**EXERCISE INSTRUCTIONS:** Which lines of the records contain the word "Worst"? Copy each one.

Stored data
********
`src/rtl/slml_pkg.sv`:
```
// ----------------------------------------------------------------------------
// slml_pkg
// Shared codes and control types for the single-linkage merge-level core.
// ----------------------------------------------------------------------------
`default_nettype none

package slml_pkg;

	// command codes
	localparam logic [1:0] CMD_MERGE = 2'd0;
	localparam logic [1:0] CMD_READ  = 2'd1;
	localparam logic [1:0] CMD_CLEAR = 2'd2;

	// result status codes
	localparam logic [1:0] ST_OK    = 2'd0;
	localparam logic [1:0] ST_RANGE = 2'd1;
	localparam logic [1:0] ST_SAME  = 2'd2;
	localparam logic [1:0] ST_MANY  = 2'd3;

	// node_count after reset
	localparam logic [4:0] NODE_COUNT_RESET = 5'd16;

	// control from the sequencer to the label unit
	typedef struct packed {
		logic reset_all;   // every node back to its own label
		logic load_masks;  // capture membership of components A and B
		logic relabel;     // move component B onto label A
	} lbl_ctrl_t;

endpackage

`default_nettype wire

```
`src/rtl/slml_labels.sv`:
```
// ----------------------------------------------------------------------------
// slml_labels
// Component labels, one per node, with a single read port and registered
// membership masks for the two components being merged.
// ----------------------------------------------------------------------------
`default_nettype none

module slml_labels
	import slml_pkg::*;
#(
	parameter int MAX_NODES = 16
) (
	input  wire  logic                               clk,
	input  wire  logic                               arst_n,
	input  wire  lbl_ctrl_t                          ctrl,
	input  wire  logic [$clog2(MAX_NODES)-1:0]       rd_idx,
	output logic       [$clog2(MAX_NODES)-1:0]       rd_label,
	input  wire  logic [$clog2(MAX_NODES)-1:0]       la,
	input  wire  logic [$clog2(MAX_NODES)-1:0]       lb,
	input  wire  logic [$clog2(MAX_NODES+1)-1:0]     n,
	output logic       [MAX_NODES-1:0]               in_a,
	output logic       [MAX_NODES-1:0]               in_b
);

	localparam int NODE_W = $clog2(MAX_NODES);

	logic [NODE_W-1:0]    labels_q [MAX_NODES];
	logic [MAX_NODES-1:0] in_a_q;
	logic [MAX_NODES-1:0] in_b_q;

	// single read port
	assign rd_label = labels_q[rd_idx];
	assign in_a     = in_a_q;
	assign in_b     = in_b_q;

	// labels: reset to identity, relabel B onto A in one pass
	always_ff @(posedge clk or negedge arst_n) begin
		if (!arst_n) begin
			for (int i = 0; i < MAX_NODES; i++) begin
				labels_q[i] <= NODE_W'(i);
			end
		end else if (ctrl.reset_all) begin
			for (int i = 0; i < MAX_NODES; i++) begin
				labels_q[i] <= NODE_W'(i);
			end
		end else if (ctrl.relabel) begin
			for (int i = 0; i < MAX_NODES; i++) begin
				if (in_b_q[i]) begin
					labels_q[i] <= la;
				end
			end
		end
	end

	// membership masks, limited to the active nodes
	always_ff @(posedge clk or negedge arst_n) begin
		if (!arst_n) begin
			in_a_q <= '0;
			in_b_q <= '0;
		end else if (ctrl.load_masks) begin
			for (int i = 0; i < MAX_NODES; i++) begin
				in_a_q[i] <= (labels_q[i] == la) && (i < int'(n));
				in_b_q[i] <= (labels_q[i] == lb) && (i < int'(n));
			end
		end
	end

endmodule

`default_nettype wire

```
`config.mk`:
```
export PLATFORM = sky130hd
export DESIGN_NAME = slml_labels
export DESIGN_NICKNAME = d
export VERILOG_FILES = /design/src/rtl/slml_pkg.sv /design/src/rtl/slml_labels.sv
export SDC_FILE = /design/constraint.sdc
export NUM_CORES = 1
export LEC_CHECK = 0
export BUFFER_PORTS_ARGS = -buffer_cell sky130_fd_sc_hd__buf_2
export CAP_MARGIN = 20
export CORE_MARGIN = 2
export CORE_UTILIZATION = 34
export DETAILED_ROUTE_END_ITERATION = 10
export SLEW_MARGIN = 20
export SYNTH_ARGS = -nofsm -noshare
export SYNTH_HDL_FRONTEND = slang
export SYNTH_SLANG_ARGS = --single-unit
```
`constraint.sdc`:
```
create_clock -name clk -period 3.7 [get_ports clk]
set_input_delay 0.555 -clock clk [delete_from_list [all_inputs] [get_ports clk]]
set_output_delay 0.555 -clock clk [all_outputs]
set_load 0.01 [all_outputs]
```
Word level (Yosys, flattened, before mapping)
Index checks and enable logic that the tools add are counted.
{"block": "op_classes", "n_addsub": 0, "n_mul": 0, "n_div": 0, "order_cmp": 17, "eq_ne": 32, "n_shift": 0, "n_mux": 21, "bitwise": 1, "n_reduce_logical": 65}
{"cell": "$eq 4x4->1", "count": 32}
{"cell": "$mux 64", "count": 2}
{"cell": "$mux 4", "count": 18}
{"cell": "$lt 4x5->1 const A", "count": 8}
{"cell": "$reduce_bool 2->1", "count": 17}
{"cell": "$logic_and 1x1->1", "count": 32}
{"cell": "$reduce_and 2->1", "count": 16}
{"cell": "$lt 3x5->1 const A", "count": 4}
{"cell": "$bmux 4 s4", "count": 1}
{"cell": "$lt 1x5->1 const A", "count": 2}
{"cell": "$lt 2x5->1 const A", "count": 2}
{"cell": "$ge 5x5->1 const B", "count": 1}
{"cell": "$not 4->5", "count": 1}
{"block": "totals", "regBits": 96, "latchBits": 0, "ram_bits": 0, "mem_bits_ro": 0, "input_bits": 22, "out_inout_bits": 36, "n_memories": 0}

Logic depth before layout (Yosys ltp)
{"block": "logic_depth", "word_depth": 4, "mapped_depth": 5, "depth_no_buf": 3}

Worst setup path before layout
OpenSTA, ideal clock, no wires.
{"block": "synth_path", "kind": "input port to output port", "startpoint": "input port rd_idx[1]", "endpoint": "output port rd_label[3]", "t_arrival_ns": 1.558, "slack_ns": 1.587, "path_stages": 4, "path_cell_list": "buf_2 > mux4_1 > a22oi_1 > nand3_1"}
{"block": "synth_via", "elab_chain_cells": 4}
{"item": "from (decl)", "line": "slml_labels.sv:16", "source": "input wire logic [$clog2(MAX_NODES)-1:0] rd_idx,"}
{"item": "$not 4->5 (implied by the code)", "line": "slml_labels.sv:32", "source": "assign rd_label = labels_q[rd_idx];"}
{"item": "$bmux 4 s4", "line": "slml_labels.sv:32"}
{"item": "$mux 4 (implied by the code) (2 in a row)", "line": "slml_labels.sv:32"}
{"item": "to (decl)", "line": "slml_labels.sv:17", "source": "output logic [$clog2(MAX_NODES)-1:0] rd_label,"}
No other way between the ends. The select of a mux whose other input is x is not followed.

Worst setup path in the final report
{"block": "layout_path", "startpoint": "input port rd_idx[0]", "endpoint": "output port rd_label[1]"}
The elaborated chain is that of the path after synthesis.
********
**RESPONSE TO THIS TASK:**
Worst setup path before layout
Worst setup path in the final report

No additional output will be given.